# What the task requires
From the first line of the entries below to the line with "first rising edge", give each line again exactly.

# Exercise inputs

<file path="src/rtl/clk_ratio_meter_pkg.sv">
// Shared types and defaults for the clock ratio meter and its input synchronizer.
package clk_ratio_meter_pkg;

  typedef enum logic [1:0] {
    ST_IDLE    = 2'd0,
    ST_ARM     = 2'd1,
    ST_MEAS_HI = 2'd2,
    ST_MEAS_LO = 2'd3
  } state_e;

  localparam int DEF_WIDTH       = 24;
  localparam int DEF_SYNC_STAGES = 2;

endpackage

</file>
<file path="src/rtl/clk_ratio_meter_sync_edge_det.sv">
// Multi-flop synchronizer followed by one edge register; rise/fall share the same latency.
module sync_edge_det
  import clk_ratio_meter_pkg::*;
#(
  parameter int SYNC_STAGES = DEF_SYNC_STAGES
) (
  input  logic clk,
  input  logic rst_n,
  input  logic sig_in,
  output logic sig_s,
  output logic rise,
  output logic fall
);

  logic [SYNC_STAGES-1:0] sync_q;
  logic                   prev_q;

  always_ff @(posedge clk or negedge rst_n) begin
    if (!rst_n) begin
      sync_q <= '0;
      prev_q <= 1'b0;
    end else begin
      sync_q <= {sync_q[SYNC_STAGES-2:0], sig_in};
      prev_q <= sync_q[SYNC_STAGES-1];
    end
  end

  assign sig_s = sync_q[SYNC_STAGES-1];
  assign rise  = sig_s & ~prev_q;
  assign fall  = ~sig_s & prev_q;

endmodule

</file>
<file path="src/rtl/clk_ratio_meter.sv">
// Measures period and high time of an asynchronous pulse input in clk cycles.
// Build option: CLK_RATIO_METER_CONT_EN selects back-to-back continuous measurement.
//
// state      | meaning
// IDLE       | waiting for start, edges ignored
// ARM        | waiting for the first rising edge
// MEAS_HI    | counting the high phase
// MEAS_LO    | counting the low phase until the closing rise
module clk_ratio_meter
  import clk_ratio_meter_pkg::*;
#(
  parameter int WIDTH       = DEF_WIDTH,
  parameter int SYNC_STAGES = DEF_SYNC_STAGES
) (
  input  logic             clk,
  input  logic             rst_n,
  input  logic             sig_in,
  input  logic             start,
  output logic             busy,
  output logic             valid,
  output logic [WIDTH-1:0] period,
  output logic [WIDTH-1:0] high_cnt,
  output logic             timeout
);

  localparam logic [WIDTH-1:0] CNT_MAX = '1;
  localparam logic [WIDTH-1:0] CNT_ONE = WIDTH'(1);

  state_e           state_q, state_d;
  logic [WIDTH-1:0] cnt_q, cnt_d;
  logic [WIDTH-1:0] high_q, high_d;
  logic [WIDTH-1:0] period_q, period_d;
  logic [WIDTH-1:0] high_cnt_q, high_cnt_d;
  logic             valid_q, valid_d;
  logic             timeout_q, timeout_d;

  logic             sync_unused;
  logic             rise;
  logic             fall;
  logic             cnt_sat;
  logic [WIDTH-1:0] cnt_inc;

  sync_edge_det #(
    .SYNC_STAGES(SYNC_STAGES)
  ) u_sync_edge_det (
    .clk   (clk),
    .rst_n (rst_n),
    .sig_in(sig_in),
    .sig_s (sync_unused),
    .rise  (rise),
    .fall  (fall)
  );

  assign cnt_sat = (cnt_q == CNT_MAX);
  // Saturate so a fall landing on the last count cannot wrap the low-phase counter.
  assign cnt_inc = cnt_sat ? cnt_q : cnt_q + CNT_ONE;

  always_comb begin
    state_d    = state_q;
    cnt_d      = cnt_q;
    high_d     = high_q;
    period_d   = period_q;
    high_cnt_d = high_cnt_q;
    valid_d    = 1'b0;
    timeout_d  = 1'b0;

    unique case (state_q)
      ST_IDLE: begin
        if (start) begin
          cnt_d   = '0;
          state_d = ST_ARM;
        end
      end

      ST_ARM: begin
        if (rise) begin
          cnt_d   = CNT_ONE;
          state_d = ST_MEAS_HI;
        end else if (cnt_sat) begin
          timeout_d = 1'b1;
          state_d   = ST_IDLE;
        end else begin
          cnt_d = cnt_inc;
        end
      end

      ST_MEAS_HI: begin
        if (fall) begin
          high_d  = cnt_q;
          cnt_d   = cnt_inc;
          state_d = ST_MEAS_LO;
        end else if (cnt_sat) begin
          timeout_d = 1'b1;
          state_d   = ST_IDLE;
        end else begin
          cnt_d = cnt_inc;
        end
      end

      ST_MEAS_LO: begin
        if (rise) begin
          period_d   = cnt_q;
          high_cnt_d = high_q;
          valid_d    = 1'b1;
`ifdef CLK_RATIO_METER_CONT_EN
          cnt_d      = CNT_ONE;
          state_d    = ST_MEAS_HI;
`else
          state_d    = ST_IDLE;
`endif
        end else if (cnt_sat) begin
          timeout_d = 1'b1;
          state_d   = ST_IDLE;
        end else begin
          cnt_d = cnt_inc;
        end
      end

      default: begin
        state_d = ST_IDLE;
      end
    endcase
  end

  always_ff @(posedge clk or negedge rst_n) begin
    if (!rst_n) begin
      state_q    <= ST_IDLE;
      cnt_q      <= '0;
      high_q     <= '0;
      period_q   <= '0;
      high_cnt_q <= '0;
      valid_q    <= 1'b0;
      timeout_q  <= 1'b0;
    end else begin
      state_q    <= state_d;
      cnt_q      <= cnt_d;
      high_q     <= high_d;
      period_q   <= period_d;
      high_cnt_q <= high_cnt_d;
      valid_q    <= valid_d;
      timeout_q  <= timeout_d;
    end
  end

  assign busy     = (state_q != ST_IDLE);
  assign valid    = valid_q;
  assign timeout  = timeout_q;
  assign period   = period_q;
  assign high_cnt = high_cnt_q;

endmodule

</file>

# Solution for this problem
<file path="src/rtl/clk_ratio_meter_pkg.sv">
// Shared types and defaults for the clock ratio meter and its input synchronizer.
package clk_ratio_meter_pkg;

  typedef enum logic [1:0] {
    ST_IDLE    = 2'd0,
    ST_ARM     = 2'd1,
    ST_MEAS_HI = 2'd2,
    ST_MEAS_LO = 2'd3
  } state_e;

  localparam int DEF_WIDTH       = 24;
  localparam int DEF_SYNC_STAGES = 2;

endpackage

</file>
<file path="src/rtl/clk_ratio_meter_sync_edge_det.sv">
// Multi-flop synchronizer followed by one edge register; rise/fall share the same latency.
module sync_edge_det
  import clk_ratio_meter_pkg::*;
#(
  parameter int SYNC_STAGES = DEF_SYNC_STAGES
) (
  input  logic clk,
  input  logic rst_n,
  input  logic sig_in,
  output logic sig_s,
  output logic rise,
  output logic fall
);

  logic [SYNC_STAGES-1:0] sync_q;
  logic                   prev_q;

  always_ff @(posedge clk or negedge rst_n) begin
    if (!rst_n) begin
      sync_q <= '0;
      prev_q <= 1'b0;
    end else begin
      sync_q <= {sync_q[SYNC_STAGES-2:0], sig_in};
      prev_q <= sync_q[SYNC_STAGES-1];
    end
  end

  assign sig_s = sync_q[SYNC_STAGES-1];
  assign rise  = sig_s & ~prev_q;
  assign fall  = ~sig_s & prev_q;

endmodule

</file>
<file path="src/rtl/clk_ratio_meter.sv">
// Measures period and high time of an asynchronous pulse input in clk cycles.
// Build option: CLK_RATIO_METER_CONT_EN selects back-to-back continuous measurement.
//
// state      | meaning
// IDLE       | waiting for start, edges ignored
// ARM        | waiting for the first rising edge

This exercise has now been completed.